Assignment 4: Persuasive Paper Part 2: Solution and Advantages

Running head: Should taxes on people making over $250,000 a year be changed? 0


Assignment 2:  Persuasive Paper Part 1: A Problem Exists 

Gregory Best

Dr. Roger Fontana

ENG 215

8/5/17

Should taxes on people making over $250,000 a year be changed?: Problem Identification and Proposed Solution

Income and wage inequalities are significantly higher in the United States than in other developed economies such as European nations Australia. The existence of this inequality gap has further broadened in the first periods as the country witnessed a sharp increase in wage inequality, while European nations have only seen modest changes (Guvenen, Kuruscu & Ozkan, 2013).
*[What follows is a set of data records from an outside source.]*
==> src/rtl/demux2x32_buf.sv <==
// Steers one input word to one of two buffered sinks and counts words routed to each.
module demux2x32_buf
    import demux2x32_buf_pkg::*;
#(
    parameter int WIDTH = DMUX_WIDTH,
    parameter int DEPTH = DMUX_DEPTH,
    parameter int CW    = DMUX_CW
) (
    input  logic             clk,
    input  logic             rst,
    input  logic [WIDTH-1:0] a,
    input  logic             s,
    input  logic             in_valid,
    output logic             in_ready,
    output logic [WIDTH-1:0] y0,
    output logic             y0_valid,
    input  logic             y0_ready,
    output logic [WIDTH-1:0] y1,
    output logic             y1_valid,
    input  logic             y1_ready,
    output logic [CW-1:0]    cnt0,
    output logic [CW-1:0]    cnt1
);
    logic          full0, full1, empty0, empty1;
    logic          push0, push1, pop0, pop1;
    logic [CW-1:0] cnt0_q, cnt0_d, cnt1_q, cnt1_d;

    // Ready depends only on the selected FIFO's fullness, never on sink ready.
    assign in_ready = s ? !full1 : !full0;
    assign push0    = in_valid && in_ready && !s;
    assign push1    = in_valid && in_ready && s;
    assign y0_valid = !empty0;
    assign y1_valid = !empty1;
    assign pop0     = y0_valid && y0_ready;
    assign pop1     = y1_valid && y1_ready;
    assign cnt0     = cnt0_q;
    assign cnt1     = cnt1_q;

    fifo_buf #(.WIDTH(WIDTH), .DEPTH(DEPTH)) u_fifo0 (
        .clk(clk), .rst(rst), .push(push0), .din(a), .full(full0),
        .pop(pop0), .dout(y0), .empty(empty0)
    );

    fifo_buf #(.WIDTH(WIDTH), .DEPTH(DEPTH)) u_fifo1 (
        .clk(clk), .rst(rst), .push(push1), .din(a), .full(full1),
        .pop(pop1), .dout(y1), .empty(empty1)
    );

    always_comb begin
        cnt0_d = cnt0_q;
        cnt1_d = cnt1_q;
        if (push0) cnt0_d = cnt0_q + CW'(1);
        if (push1) cnt1_d = cnt1_q + CW'(1);
    end

    always_ff @(posedge clk or posedge rst) begin
        if (rst) begin
            cnt0_q <= '0;
            cnt1_q <= '0;
        end else begin
            cnt0_q <= cnt0_d;
            cnt1_q <= cnt1_d;
        end
    end
endmodule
Taxation policies have a major role to play in exploring and understanding these realities. Moreover, fiscal policies in the country have been less efficacious in reducing income inequality. For instance, the tax and transfer mechanisms reduced the average Gini (the dissimilarity between the Ginis for market and disposable incomes). The ineffectiveness of tax and fiscal policies in minimizing income inequality is representative of both low tax and spending levels and progressive tax and spending mix. Increasing taxes for those who earn $250,000 and beyond can be an effective way to reduce income inequality in the United States.
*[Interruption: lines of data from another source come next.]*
--- src/rtl/bp_resolve_unit.sv ---
// ============================================================================
// Module   : bp_resolve_unit
// Purpose  : BTB update side. It keeps in-order fetch predictions, resolves them
//            oldest-first, raises flush/redirect on mispredict and writes the BTB.
// Options  : BP_STATS_EN enables the resolved-branch and mispredict counters.
// Revision : 1.0 - initial release
// ============================================================================
`default_nettype none

module bp_resolve_unit #(
  parameter int DEPTH = 4,
  parameter int IDX_W = 6
) (
  input  logic               clk,
  input  logic               rst_n,
  input  logic               pred_valid,
  output logic               pred_ready,
  input  logic [31:0]        pred_pc,
  input  logic               pred_hit,
  input  logic [1:0]         pred_state,
  input  logic [31:0]        pred_target,
  input  logic               res_valid,
  output logic               res_ready,
  input  logic               res_taken,
  input  logic [31:0]        res_target,
  output logic               flush,
  output logic [31:0]        redirect_pc,
  output logic               upd_valid,
  output logic [IDX_W-1:0]   upd_index,
  output logic [29-IDX_W:0]  upd_tag,
  output logic [1:0]         upd_state,
  output logic [31:0]        upd_target,
  output logic [31:0]        stat_branches,
  output logic [31:0]        stat_mispredicts
);

  localparam int PTR_W = $clog2(DEPTH);
  localparam int CNT_W = PTR_W + 1;
  localparam logic [CNT_W-1:0] C_FULL = CNT_W'(DEPTH);

  logic [31:0]      r_pc_q     [DEPTH];
  logic             r_hit_q    [DEPTH];
  logic [1:0]       r_state_q  [DEPTH];
  logic [31:0]      r_target_q [DEPTH];

  logic [PTR_W-1:0] r_wr_ptr;
  logic [PTR_W-1:0] r_rd_ptr;
  logic [CNT_W-1:0] r_count;

  logic             w_pred_ready;
  logic             w_res_ready;
  logic             w_pop;
  logic             w_push;
  logic             w_mispredict;
  logic [31:0]      w_head_pc;
  logic             w_head_hit;
  logic [1:0]       w_head_state;
  logic [31:0]      w_head_target;
  logic [31:0]      w_seq_pc;
  logic [31:0]      w_pred_next;
  logic [31:0]      w_actual_next;
  logic [1:0]       w_new_state;

  logic             r_flush;
  logic [31:0]      r_redirect_pc;
  logic             r_upd_valid;
  logic [IDX_W-1:0] r_upd_index;
  logic [29-IDX_W:0] r_upd_tag;
  logic [1:0]       r_upd_state;
  logic [31:0]      r_upd_target;

  // Ready signals depend on occupancy only, never on the valid inputs.
  assign w_pred_ready = (r_count != C_FULL);
  assign w_res_ready  = (r_count != '0);

  assign w_head_pc     = r_pc_q[r_rd_ptr];
  assign w_head_hit    = r_hit_q[r_rd_ptr];
  assign w_head_state  = r_state_q[r_rd_ptr];
  assign w_head_target = r_target_q[r_rd_ptr];

  assign w_seq_pc      = w_head_pc + 32'd4;
  assign w_pred_next   = (w_head_hit & w_head_state[1]) ? w_head_target : w_seq_pc;
  assign w_actual_next = res_taken ? res_target : w_seq_pc;

  assign w_pop        = res_valid & w_res_ready;
  assign w_mispredict = w_pop & (w_pred_next != w_actual_next);
  // A push racing a mispredict belongs to the wrong path and is dropped.
  assign w_push       = pred_valid & w_pred_ready & ~w_mispredict;

  always_comb begin
    w_new_state = 2'b10;
    if (w_head_hit) begin
      if (res_taken) begin
        w_new_state = (w_head_state == 2'b11) ? 2'b11 : w_head_state + 2'b01;
      end else begin
        w_new_state = (w_head_state == 2'b00) ? 2'b00 : w_head_state - 2'b01;
      end
    end
  end

  always_ff @(posedge clk) begin
    if (w_push) begin
      r_pc_q[r_wr_ptr]     <= pred_pc;
      r_hit_q[r_wr_ptr]    <= pred_hit;
      r_state_q[r_wr_ptr]  <= pred_state;
      r_target_q[r_wr_ptr] <= pred_target;
    end
  end

  always_ff @(posedge clk or negedge rst_n) begin
    if (!rst_n) begin
      r_wr_ptr <= '0;
      r_rd_ptr <= '0;
      r_count  <= '0;
    end else if (w_mispredict) begin
      r_rd_ptr <= r_wr_ptr;
      r_count  <= '0;
    end else begin
      if (w_push) r_wr_ptr <= r_wr_ptr + PTR_W'(1);
      if (w_pop)  r_rd_ptr <= r_rd_ptr + PTR_W'(1);
      r_count <= r_count + CNT_W'(w_push) - CNT_W'(w_pop);
    end
  end

  always_ff @(posedge clk or negedge rst_n) begin
    if (!rst_n) begin
      r_flush       <= 1'b0;
      r_redirect_pc <= '0;
      r_upd_valid   <= 1'b0;
      r_upd_index   <= '0;
      r_upd_tag     <= '0;
      r_upd_state   <= '0;
      r_upd_target  <= '0;
    end else begin
      r_flush     <= w_mispredict;
      r_upd_valid <= w_pop & (w_head_hit | res_taken);
      if (w_mispredict) r_redirect_pc <= w_actual_next;
      if (w_pop) begin
        r_upd_index  <= w_head_pc[IDX_W+1:2];
        r_upd_tag    <= w_head_pc[31:IDX_W+2];
        r_upd_state  <= w_new_state;
        r_upd_target <= res_taken ? res_target : w_head_target;
      end
    end
  end

`ifdef BP_STATS_EN
  logic [31:0] r_stat_branches;
  logic [31:0] r_stat_mispredicts;

  always_ff @(posedge clk or negedge rst_n) begin
    if (!rst_n) begin
      r_stat_branches    <= '0;
      r_stat_mispredicts <= '0;
    end else begin
      if (w_pop)        r_stat_branches    <= r_stat_branches + 32'd1;
      if (w_mispredict) r_stat_mispredicts <= r_stat_mispredicts + 32'd1;
    end
  end

  assign stat_branches    = r_stat_branches;
  assign stat_mispredicts = r_stat_mispredicts;
`else
  assign stat_branches    = '0;
  assign stat_mispredicts = '0;
`endif

  assign pred_ready  = w_pred_ready;
  assign res_ready   = w_res_ready;
  assign flush       = r_flush;
  assign redirect_pc = r_redirect_pc;
  assign upd_valid   = r_upd_valid;
  assign upd_index   = r_upd_index;
  assign upd_tag     = r_upd_tag;
  assign upd_state   = r_upd_state;
  assign upd_target  = r_upd_target;

endmodule

`default_nettype wire
--- config.mk ---
export PLATFORM = sky130hd
export DESIGN_NAME = bp_resolve_unit
export DESIGN_NICKNAME = d
export VERILOG_FILES = /design/src/rtl/bp_resolve_unit.sv
export SDC_FILE = /design/constraint.sdc
export NUM_CORES = 1
export LEC_CHECK = 0
export CORE_UTILIZATION = 45
export CTS_CLUSTER_DIAMETER = 100
export CTS_CLUSTER_SIZE = 16
export DETAILED_ROUTE_END_ITERATION = 7
export PLACE_DENSITY_LB_ADDON = 0.08
export SYNTH_ARGS = -nofsm -noshare
export SYNTH_HDL_FRONTEND = slang
export SYNTH_SLANG_ARGS = --single-unit
--- constraint.sdc ---
create_clock -name clk -period 7.3 [get_ports clk]
set_clock_uncertainty 0.05 [all_clocks]
set_input_delay 2.19 -clock clk [delete_from_list [all_inputs] [get_ports clk]]
set_output_delay 2.19 -clock clk [all_outputs]
set_load 0.02 [all_outputs]
==> reports/qor.yml, run 1 <==
synth_ff_type: "edfxtp_1"
setup_viol: 0
cts_tree: "built"
antenna_found_initial: 2
yosys.area_share.simple_pct: 10.8
grt_pass1_vias: 10800
synth_area_leaders: "edfxtp_1, dfrtp_1, mux4_2, nand2_1, xnor2_1"
synth_top_area_cell: "edfxtp_1"
ctsHoldBuffers: 0
fin_cells: 2003
grt-ovfl-total: 0
layout-drive-gt1-share_pct: 12.5
crit_path_max_fanout: 29
cts_sinks: 373
port_buffers: 203
start_util_pct: 45.7
ys_seq_elements: 373
arrival_ps: 6610
synth.top_cell.area_share_pct: 45.6
r2r_cells: 19
synth_cell_types: 86
wl_per_cell_um: 24.3
ctsResizeCount: 0
final_util_pct: 53.9
design_area_sq_mm: 0.0208
drc: 0
firstDrtPassIters: 5
synth_top_family_by_area: "multiplexers"
leakage_nw: 7.55
min_path_cells: 2
synth_compound_area_share_pct: 5.73
max_cap_violations: 0
cts_setup_buffers: 0
synth-edff-count: 268
synth_mux_area_share_pct: 11.9
fmax_mhz: 160
required_ps: 7660
vias: 11000
hold_viol_final: 0
die_h_um: 200
numCtsBuffers: 27
via_per_inst: 5.48
yosys_warnings: 0
post_synth_fa_ha_maj_area_fraction_pct: 0.723
synthArstFlopShare_pct: 28.2
finalSetupTns_ps: 0
slew_headroom_pct: 48.0
peakVddDrop_uv: 211
clockBufferDepth: 3
synth.most_common_cell: "edfxtp_1"
h-tree-depth: 1
track_usage_pct: 24.6
finalWirelength_um: 48700
synthCells: 1261
grt_max_degree: 83
fin_crit_ps: 6250
area_growth_pct: 17.9
finalCritPeriodShare_pct: 85.6
ys_top_cells_by_count: "edfxtp_1, nand2_1, dfrtp_1, buf_4"
drt-initial-drc-count: 832
finalMaxSlewViolations: 0
gp_congestion: 0.941
synth_area_per_cell_sq_um: 14.0
fillers: 3271
run_status: "completed"
placedCellCount: 1952
crit_type: "reg2reg"
core_sq_mm: 0.0386
rsz0062_at_grt: "false"
die_w_um: 200
root_buffer: "clkbuf_16"
clock_latency_ps: 570
dieArea_sq_mm: 0.0400
worst_hold_slack_ps: 423
hold_path_class: "reg2reg"
tightest_slew_ps: 780
p_per_area_mw_per_mm2: 423
clkTransAtPathRegs_ps: 80
hpwl_um: 35100
grt_pass1_wl_um: 71200
io_pins: 268
antenna_left: 0
rows: 72
end_kind: "register"
placedInstanceArea_sq_mm: 0.0200
synth_area_sq_mm: 0.0177
nets: 1575
synth-seq-area-share_pct: 60.5
synth-xor-area-share_pct: 4.91
cp-start-kind: "register"
layer usage:
layer,wire (um),GRT usage [%],vias to the layer above
met5,14,0,-
met4,1220,6.76,2
met3,2810,3.07,69
met2,23200,39.7,384
met1,21500,35.2,5521
li1,-,-,4992
kinds of logic after synthesis:
kind of cell,Yosys count
fa+ha+maj,10
flops,373
other cells,1
mux,107
xor+xnor,99
compound gates,148
simple gates,376
buf+inv,147
sequential cells by signal, indices dropped and copies added (netlist names), 2 cells and up:
signal,count
r_count,3
r_target_q,128
r_wr_ptr,2
upd_state,2
r_hit_q,4
upd_tag,24
upd_index,6
r_state_q,8
r_pc_q,128
upd_target,32
redirect_pc,32
r_rd_ptr,2
layout make-up:
class / count / area (sq um) / share of cell area [%]
diodes: 1 / 2.50 / 0.0120
clock buffers: 47 / 751 / 3.61
clock inverters: 3 / 47.5 / 0.228
inverters: 20 / 76.3 / 0.367
multi-input cells: 804 / 6260 / 30.1
flip-flops and latches: 373 / 10700 / 51.3
well taps: 518 / 648 / 3.11
repair buffers: 237 / 2340 / 11.3
final timing paths:
| check | start | end | slack (ps) |
|---|---|---|---|
| max | r_rd_ptr[1] | r_count[2] | 1050 |
| min | upd_tag[19] | upd_tag[19] | 420 |
| max reg2reg | r_rd_ptr[1] | r_count[2] | 1050 |
| min reg2reg | upd_tag[19] | upd_tag[19] | 420 |
| max in group asynchronous | rst_n | upd_target[0] | 4370 |
| min in group asynchronous | rst_n | upd_index[4] | 1650 |
where the power goes:
| part | total [mW] | internal (mW) | switching, mW |
|---|---|---|---|
| combinational | 4.22 | 1.72 | 2.50 |
| sequential | 3.13 | 2.82 | 0.305 |
| clock | 1.46 | 0.734 | 0.722 |
| total | 8.81 | 5.28 | 3.53 |
through the flow:
| step | power, mW | setup slack (ps) |
|---|---|---|
| finish | 8.81 | 1050 |
| global placement | 7.39 | 589 |
| CTS | 8.87 | 986 |
| floorplan | 5.80 | 967 |
| detailed placement | 7.41 | 553 |
| global route | 9.25 | 736 |
cells in the final DEF, fill, tap and decap left out, types with 19 or more instances in the layout:
cell type,instances
clkbuf_16,27
nand2_1,186
edfxtp_1,268
xor2_1,38
inv_1,19
o21ai_0,38
buf_4,30
a31oi_1,41
clkdlybuf4s50_1,201
dfrtp_1,103
nor2_1,61
mux2_4,26
mux4_2,52
xnor2_1,61
conb_1,64
clkbuf_1,20
critical path, cell delays in order (launching register included):
cell      delay (ps)
dfrtp_2          860
mux4_2           490
nand3_1          340
or4_1            840
or3_1            480
xor2_1           240
xor2_1           190
a41oi_1          280
o41ai_2          410
nand4_4          300
a21boi_4         300
inv_1             70
ha_1             270
inv_1             60
ha_1             140
inv_1             50
fa_1             360
xor2_1           160
xnor2_1          150
a21oi_1           50
(Power assumes the default switching activity.)
==> run 2, diff against run 1 <==
--- a/config.mk
+++ b/config.mk
@@ -9,7 +9,8 @@
 export CTS_CLUSTER_DIAMETER = 100
 export CTS_CLUSTER_SIZE = 16
 export DETAILED_ROUTE_END_ITERATION = 7
-export PLACE_DENSITY_LB_ADDON = 0.08
+export PLACE_DENSITY = 0.78
+export SLEW_MARGIN = 20
 export SYNTH_ARGS = -nofsm -noshare
 export SYNTH_HDL_FRONTEND = slang
 export SYNTH_SLANG_ARGS = --single-unit
==> reports/qor.yml, run 2 (synthesis gave the netlist of run 1 again) <==
run_status: "completed"
cts_setup_buffers: 0
root_buffer: "clkbuf_16"
top_regs: "r_pc_q: 128 flops, r_target_q: 128 flops"
grt_pass1_vias: 11000
wl_met3_um: 3780
ctsHoldBuffers: 0
wl_met1_um: 19600
die_h_um: 200
layout-drive-gt1-share_pct: 11.8
numCtsBuffers: 27
route.met2.wl_um: 23400
finalMaxSlewViolations: 0
h-tree-depth: 1
worst_hold_slack_ps: 426
required_ps: 7680
port_buffers: 203
core_sq_mm: 0.0386
vias: 11200
drt-initial-drc-count: 1028
clkTransAtPathRegs_ps: 80
clockBufferDepth: 3
crit_path_max_fanout: 34
track_usage_pct: 24.2
cp-start-kind: "register"
cts_tree: "built"
hold_path_class: "reg2reg"
wl_per_cell_um: 24.1
end_kind: "register"
hold_start: "upd_index[3]"
cts_sinks: 373
rows: 72
grt_pass1_wl_um: 70300
crit_type: "reg2reg"
p_per_area_mw_per_mm2: 422
routed.top_layer: "met5"
rr_startpoint: "r_rd_ptr[0]"
tightest_slew_ps: 803
antenna_left: 0
firstDrtPassIters: 7
fin_crit_ps: 6410
grt-ovfl-total: 0
slew_headroom_pct: 46.3
finalWirelength_um: 48100
power_mw: 8.75
arrival_ps: 6790
finalCritPeriodShare_pct: 87.8
clock_latency_ps: 570
final_common_cell: "edfxtp_1"
dieArea_sq_mm: 0.0400
gp_congestion: 0.970
antenna_found_initial: 5
max_cap_violations: 0
preCtsSetupSlack_ps: 571
final_cell_mix: "edfxtp_1, clkdlybuf4s50_1, nand2_1"
area_growth_pct: 17.4
start_util_pct: 45.7
drc: 0
leakage_nw: 7.50
startpoint: "r_rd_ptr[0]"
fmax_mhz: 156
nets: 1564
die_w_um: 200
ctsResizeCount: 0
rsz0062_at_grt: "false"
peakVddDrop_uv: 194
via_per_inst: 5.63
rrSetupSlack_ps: 890
hold_viol_final: 0
timing.final.ws_setup_ps: 890
finalSetupTns_ps: 0
grt_max_degree: 63
setup_viol: 0
hpwl_um: 34600
io_pins: 268
[run 2: cell types whose count changed in the layout (fill, tap and decap cells not counted), sizes merged]
cell / before / now
diode: 1 / 2
buf: 36 / 25
[run 2: area by class of cell]
| type | count | area (sq um) |
|---|---|---|
| clock inverter | 3 | 47.5 |
| inverter | 20 | 76.3 |
| fill | 3180 | 17900 |
| antenna | 2 | 5.00 |
| timing repair buffer | 226 | 2250 |
| tap | 518 | 648 |
| clock buffer | 47 | 751 |
| sequential | 373 | 10700 |
| multi-input combinational | 804 | 6260 |
[run 2: critical path, cell delays in order, from the launching register on]
cell	delay, ps
dfrtp_4	860
mux4_1	590
nand4_4	360
or4_1	860
or3_1	460
xor2_1	220
xor2_1	170
a41oi_1	250
o41ai_2	480
nand4_4	290
a21boi_4	300
inv_1	70
ha_1	270
inv_1	60
ha_1	140
inv_1	50
fa_1	370
xor2_1	180
xnor2_1	140
a21oi_1	60
[run 2: path summary, 6_finish.rpt]
path,end,cells past startpoint
max,r_count[2],19
min,upd_index[3],2
max reg2reg,r_count[2],19
min reg2reg,upd_index[3],2
max in group asynchronous,r_rd_ptr[0],2
min in group asynchronous,upd_index[3],1
[run 2: through the flow]
| step | area (sq um) | instances | util, % |
|---|---|---|---|
| global route | 20700 | 1993 | 53.6 |
| global placement | 19900 | 1941 | 51.5 |
| finish | 20700 | 1993 | 53.6 |
| floorplan | 17900 | 1324 | - |
| CTS | 20700 | 1991 | 53.6 |
| detailed placement | 19900 | 1941 | 51.5 |
[run 2: where the power goes]
group          switching, mW  internal [mW]  total [mW]
clock                  0.708          0.734        1.44
combinational           2.47           1.69        4.16
sequential             0.321           2.83        3.15
[run 2: routing by layer]
layer	GRT usage (%)	vias up
met2	39.5	530
met3	4.94	77
li1	-	4984
met4	7.46	6
met5	0	-
met1	32.6	5626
Problem that Needs to be Addressed

Even during periods of economic prosperity, the United States still has a significant population of poor people. In such an affluent economy like the United States, poverty is still a permanent fixture. In order to understand the persistence of poverty, it is important to examine the present imbalances in income and wealth distribution, the structural and dominant cultural beliefs, and policies that are helpful in encouraging it (Coady & Gupta, 2012). One of the possible reasons why poverty is so persistent in the country is the ways in which income and wealth are distributed. The existence of a wide income gap between the richest and poorest segments of the populace has been significantly growing over the last ten years, though the recent recession might have reduced this pattern by a mere bite out of the sources of income that are present among the very wealthy, such as stock dividends and real estate.

One of the causes of income inequality is poor tax policies. For instance, those who earn more than $250000 pay proportionately less taxes than those who earn less than $250000. In addition, the average American company head earns more than ten million dollars annually, while some of the lowest paid individuals in an organization may go home with only $5000 a year. While policymakers may believe that personal efforts and hard work primarily determine the success of an individual, it is hard to believe that a company executive works over two hundred times harder than a casual or junior employee who assembles products and deals with consumers.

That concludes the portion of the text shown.